Part I: Probing the limits of C–H functionalization methods with secondary metabolites: Synthesis of a benzo-fused indoxamycin core. Part II: Uranyl cation as a photocatalyst for Csp3–H fluorination.

Abstract

Methods for functionalizing carbon-hydrogen bonds are featured in a new synthesis of the tricyclic core architecture that characterizes the indoxamycin family of secondary metabolites. A unique collaboration between four laboratories has engendered a design for synthesis featuring two sequential C–H functionalization reactions: a diastereoselective dirhodium-carbene insertion followed by an ester-directed, oxidative Heck cyclization to rapidly assemble the congested tricyclic core of the indoxamycins. This project exemplifies how multi-laboratory collaborations can foster conceptually novel approaches to challenging problems in chemical synthesis.

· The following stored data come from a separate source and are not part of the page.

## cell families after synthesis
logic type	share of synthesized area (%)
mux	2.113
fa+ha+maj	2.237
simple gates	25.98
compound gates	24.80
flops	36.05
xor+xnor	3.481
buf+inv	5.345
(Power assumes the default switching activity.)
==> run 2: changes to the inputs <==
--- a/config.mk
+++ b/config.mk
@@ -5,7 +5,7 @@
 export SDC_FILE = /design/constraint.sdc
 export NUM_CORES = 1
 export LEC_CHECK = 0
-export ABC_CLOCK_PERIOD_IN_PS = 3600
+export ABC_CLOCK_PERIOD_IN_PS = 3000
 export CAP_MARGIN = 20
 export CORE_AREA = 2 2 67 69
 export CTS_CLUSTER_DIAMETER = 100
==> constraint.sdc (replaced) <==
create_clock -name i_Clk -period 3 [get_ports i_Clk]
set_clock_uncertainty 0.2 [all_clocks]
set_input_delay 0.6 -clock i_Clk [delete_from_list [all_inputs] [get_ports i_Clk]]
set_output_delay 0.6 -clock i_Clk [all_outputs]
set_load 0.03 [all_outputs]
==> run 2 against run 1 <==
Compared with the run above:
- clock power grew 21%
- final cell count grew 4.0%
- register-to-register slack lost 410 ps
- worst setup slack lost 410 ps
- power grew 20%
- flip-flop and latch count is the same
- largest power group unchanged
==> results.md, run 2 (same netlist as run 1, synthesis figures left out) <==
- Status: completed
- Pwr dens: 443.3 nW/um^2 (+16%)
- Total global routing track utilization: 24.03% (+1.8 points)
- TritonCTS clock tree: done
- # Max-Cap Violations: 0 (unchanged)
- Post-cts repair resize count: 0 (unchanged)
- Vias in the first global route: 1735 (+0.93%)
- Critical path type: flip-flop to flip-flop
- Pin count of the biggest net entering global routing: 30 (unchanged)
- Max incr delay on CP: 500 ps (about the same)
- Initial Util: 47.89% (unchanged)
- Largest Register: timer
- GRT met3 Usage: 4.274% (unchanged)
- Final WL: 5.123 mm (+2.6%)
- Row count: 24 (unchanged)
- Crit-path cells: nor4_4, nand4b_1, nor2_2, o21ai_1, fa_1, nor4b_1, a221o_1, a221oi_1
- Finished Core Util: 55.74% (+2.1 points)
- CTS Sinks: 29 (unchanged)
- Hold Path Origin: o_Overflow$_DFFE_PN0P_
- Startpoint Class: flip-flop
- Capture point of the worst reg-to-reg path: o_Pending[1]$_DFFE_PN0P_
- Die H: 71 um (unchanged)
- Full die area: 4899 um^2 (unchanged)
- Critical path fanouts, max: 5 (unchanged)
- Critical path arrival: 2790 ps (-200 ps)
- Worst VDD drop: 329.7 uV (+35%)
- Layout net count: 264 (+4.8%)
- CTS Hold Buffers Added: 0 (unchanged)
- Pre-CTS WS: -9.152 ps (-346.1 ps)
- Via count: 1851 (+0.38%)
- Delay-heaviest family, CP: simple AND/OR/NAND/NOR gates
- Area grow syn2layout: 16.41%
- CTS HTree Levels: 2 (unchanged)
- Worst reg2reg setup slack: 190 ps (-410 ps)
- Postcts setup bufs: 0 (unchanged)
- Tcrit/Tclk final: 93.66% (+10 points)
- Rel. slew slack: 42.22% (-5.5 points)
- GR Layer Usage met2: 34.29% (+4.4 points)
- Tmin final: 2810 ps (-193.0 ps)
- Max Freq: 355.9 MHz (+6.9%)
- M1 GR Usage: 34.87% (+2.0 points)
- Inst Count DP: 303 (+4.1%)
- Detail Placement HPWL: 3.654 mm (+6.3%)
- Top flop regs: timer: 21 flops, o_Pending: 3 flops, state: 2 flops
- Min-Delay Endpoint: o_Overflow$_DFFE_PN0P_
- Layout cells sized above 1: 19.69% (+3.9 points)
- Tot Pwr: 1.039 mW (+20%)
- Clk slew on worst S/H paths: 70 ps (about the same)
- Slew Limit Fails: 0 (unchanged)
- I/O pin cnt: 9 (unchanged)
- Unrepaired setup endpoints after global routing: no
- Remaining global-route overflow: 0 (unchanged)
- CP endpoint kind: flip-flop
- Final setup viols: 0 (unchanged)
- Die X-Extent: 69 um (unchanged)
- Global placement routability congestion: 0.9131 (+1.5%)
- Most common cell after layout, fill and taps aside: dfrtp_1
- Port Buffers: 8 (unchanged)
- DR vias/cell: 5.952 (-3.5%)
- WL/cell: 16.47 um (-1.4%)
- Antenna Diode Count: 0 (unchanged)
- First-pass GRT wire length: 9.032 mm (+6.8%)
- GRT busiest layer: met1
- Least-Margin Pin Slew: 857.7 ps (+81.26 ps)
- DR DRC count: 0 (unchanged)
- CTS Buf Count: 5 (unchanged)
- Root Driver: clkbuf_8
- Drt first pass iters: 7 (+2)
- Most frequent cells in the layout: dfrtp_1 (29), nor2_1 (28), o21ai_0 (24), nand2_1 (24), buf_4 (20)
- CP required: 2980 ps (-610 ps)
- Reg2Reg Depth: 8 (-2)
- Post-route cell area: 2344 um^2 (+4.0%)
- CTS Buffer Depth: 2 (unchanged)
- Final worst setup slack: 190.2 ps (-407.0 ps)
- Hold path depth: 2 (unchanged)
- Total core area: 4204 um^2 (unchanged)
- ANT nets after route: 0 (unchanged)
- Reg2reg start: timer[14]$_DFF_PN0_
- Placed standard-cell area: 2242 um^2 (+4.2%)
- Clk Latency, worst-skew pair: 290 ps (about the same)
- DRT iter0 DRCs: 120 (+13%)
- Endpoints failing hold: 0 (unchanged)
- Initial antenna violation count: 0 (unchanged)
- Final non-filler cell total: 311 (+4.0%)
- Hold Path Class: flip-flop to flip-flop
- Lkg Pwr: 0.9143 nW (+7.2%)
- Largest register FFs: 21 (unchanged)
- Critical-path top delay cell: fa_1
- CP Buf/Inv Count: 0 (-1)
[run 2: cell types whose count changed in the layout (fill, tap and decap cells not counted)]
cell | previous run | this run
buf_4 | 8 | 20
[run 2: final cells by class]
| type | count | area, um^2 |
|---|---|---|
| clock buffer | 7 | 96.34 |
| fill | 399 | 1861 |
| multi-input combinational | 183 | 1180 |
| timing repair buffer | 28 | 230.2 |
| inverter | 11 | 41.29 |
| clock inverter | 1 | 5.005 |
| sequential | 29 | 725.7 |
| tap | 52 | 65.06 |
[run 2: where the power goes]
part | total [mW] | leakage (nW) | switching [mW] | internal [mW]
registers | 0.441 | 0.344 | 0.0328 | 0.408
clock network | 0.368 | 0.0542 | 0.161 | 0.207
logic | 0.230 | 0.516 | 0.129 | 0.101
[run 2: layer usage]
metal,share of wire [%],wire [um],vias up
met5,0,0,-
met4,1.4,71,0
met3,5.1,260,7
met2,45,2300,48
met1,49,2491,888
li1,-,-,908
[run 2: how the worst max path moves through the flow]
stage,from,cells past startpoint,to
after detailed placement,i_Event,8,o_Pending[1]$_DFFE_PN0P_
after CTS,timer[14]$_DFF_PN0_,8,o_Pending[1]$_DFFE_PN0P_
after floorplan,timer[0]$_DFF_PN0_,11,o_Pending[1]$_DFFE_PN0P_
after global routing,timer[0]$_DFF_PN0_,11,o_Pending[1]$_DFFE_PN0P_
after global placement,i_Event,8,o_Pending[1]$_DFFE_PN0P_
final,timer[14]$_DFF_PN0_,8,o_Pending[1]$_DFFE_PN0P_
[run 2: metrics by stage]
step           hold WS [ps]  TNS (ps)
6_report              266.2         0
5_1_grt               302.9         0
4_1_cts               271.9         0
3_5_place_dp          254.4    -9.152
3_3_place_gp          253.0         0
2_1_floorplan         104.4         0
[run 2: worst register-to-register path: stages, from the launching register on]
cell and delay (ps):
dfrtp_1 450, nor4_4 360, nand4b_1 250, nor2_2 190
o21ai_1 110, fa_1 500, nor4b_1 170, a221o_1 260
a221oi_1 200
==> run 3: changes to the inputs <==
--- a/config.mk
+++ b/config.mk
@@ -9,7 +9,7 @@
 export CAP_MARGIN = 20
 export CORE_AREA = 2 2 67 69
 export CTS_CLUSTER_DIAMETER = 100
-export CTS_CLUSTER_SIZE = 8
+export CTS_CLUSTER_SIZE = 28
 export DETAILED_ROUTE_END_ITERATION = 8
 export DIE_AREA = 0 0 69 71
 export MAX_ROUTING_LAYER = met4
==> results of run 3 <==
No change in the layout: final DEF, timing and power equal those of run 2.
--- src/rtl/arm_servo_test_pkg.sv ---
`default_nettype none
// ============================================================================
//  Module   : arm_servo_test_pkg
//  Purpose  : Shared types, timing constants and width helpers for the
//             robotic-arm servo exerciser.
//  Revision : 1.0  initial release
// ============================================================================
package arm_servo_test_pkg;

    // PWM frame geometry
    localparam int PERIOD_CYC  = 500;
    localparam int WIDTH_BITS  = $clog2(PERIOD_CYC + 1);
    localparam int CNT_BITS    = $clog2(PERIOD_CYC);

    typedef logic [WIDTH_BITS-1:0] width_t;
    typedef logic [CNT_BITS-1:0]   cnt_t;

    localparam cnt_t CNT_LAST = cnt_t'(PERIOD_CYC - 1);

    // Default pulse widths, in clk cycles
    localparam width_t MIN_W         = width_t'(25);
    localparam width_t MAX_W         = width_t'(75);
    localparam width_t STEP_W        = width_t'(5);
    localparam width_t CATCH_OPEN_W  = width_t'(25);
    localparam width_t CATCH_CLOSE_W = width_t'(60);

    // Frames spent in each hold state
    localparam int HOLD_FRAMES = 2;
    localparam int HOLD_BITS   = $clog2(HOLD_FRAMES + 1);
    typedef logic [HOLD_BITS-1:0] hold_t;
    localparam hold_t HOLD_LAST = hold_t'(HOLD_FRAMES - 1);

    // Sequencer states
    typedef enum logic [2:0] {
        ST_HOME    = 3'd0,
        ST_REACH   = 3'd1,
        ST_GRAB    = 3'd2,
        ST_LIFT    = 3'd3,
        ST_RELEASE = 3'd4,
        ST_RETURN  = 3'd5,
        ST_DONE    = 3'd6
    } state_t;

    // Add step to w, clamping at lim; computed one bit wider to avoid wrap
    function automatic width_t sat_add(input width_t w, input width_t step, input width_t lim);
        logic [WIDTH_BITS:0] sum;
        sum = {1'b0, w} + {1'b0, step};
        return (sum >= {1'b0, lim}) ? lim : sum[WIDTH_BITS-1:0];
    endfunction

    // Subtract step from w, clamping at lim
    function automatic width_t sat_sub(input width_t w, input width_t step, input width_t lim);
        logic [WIDTH_BITS:0] floor_sum;
        floor_sum = {1'b0, lim} + {1'b0, step};
        return ({1'b0, w} >= floor_sum) ? (w - step) : lim;
    endfunction

endpackage
`default_nettype wire

--- src/rtl/arm_servo_test_servo_pwm_ch.sv ---
`default_nettype none
// ============================================================================
//  Module   : servo_pwm_ch
//  Purpose  : One servo PWM channel. Holds a shadow copy of the pulse width
//             that only reloads at the frame boundary so a pulse is never
//             cut or stretched mid-frame; output is a registered compare.
//  Revision : 1.0  initial release
// ============================================================================
module servo_pwm_ch
    import arm_servo_test_pkg::*;
#(
    parameter width_t RESET_W = MIN_W
) (
    input  wire logic   clk,
    input  wire logic   rst_n,
    input  wire cnt_t   cnt,
    input  wire logic   frame_boundary,
    input  wire width_t target,
    output logic        pwm
);

    width_t active;

    // Shadow-width reload at frame boundary and registered compare output
    always_ff @(posedge clk or negedge rst_n) begin
        if (!rst_n) begin
            active <= RESET_W;
            pwm    <= 1'b0;
        end else begin
            if (frame_boundary) begin
                active <= target;
            end
            pwm <= (width_t'(cnt) < active);
        end
    end

endmodule
`default_nettype wire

The fluorination of unactivated Csp3–H bonds remains a highly desirable and challenging transformation for pharmaceutical, agricultural, imaging, and materials scientists. Previous methods to accomplish this transformation have used bench-stable fluorine atom sources; however, many still rely on the use of UV-active photocatalysts for the requisite high-energy hydrogen atom abstraction event. Uranyl nitrate hexahydrate as a convenient, hydrogen atom abstraction catalyst that can fluorinate certain alkanes, in some cases with high efficiency and selectivity. This earth-abundant photocatalyst functions under visible light irradiation and exhibits remarkable selectivity in comparison to the previously-reported, UV-active species.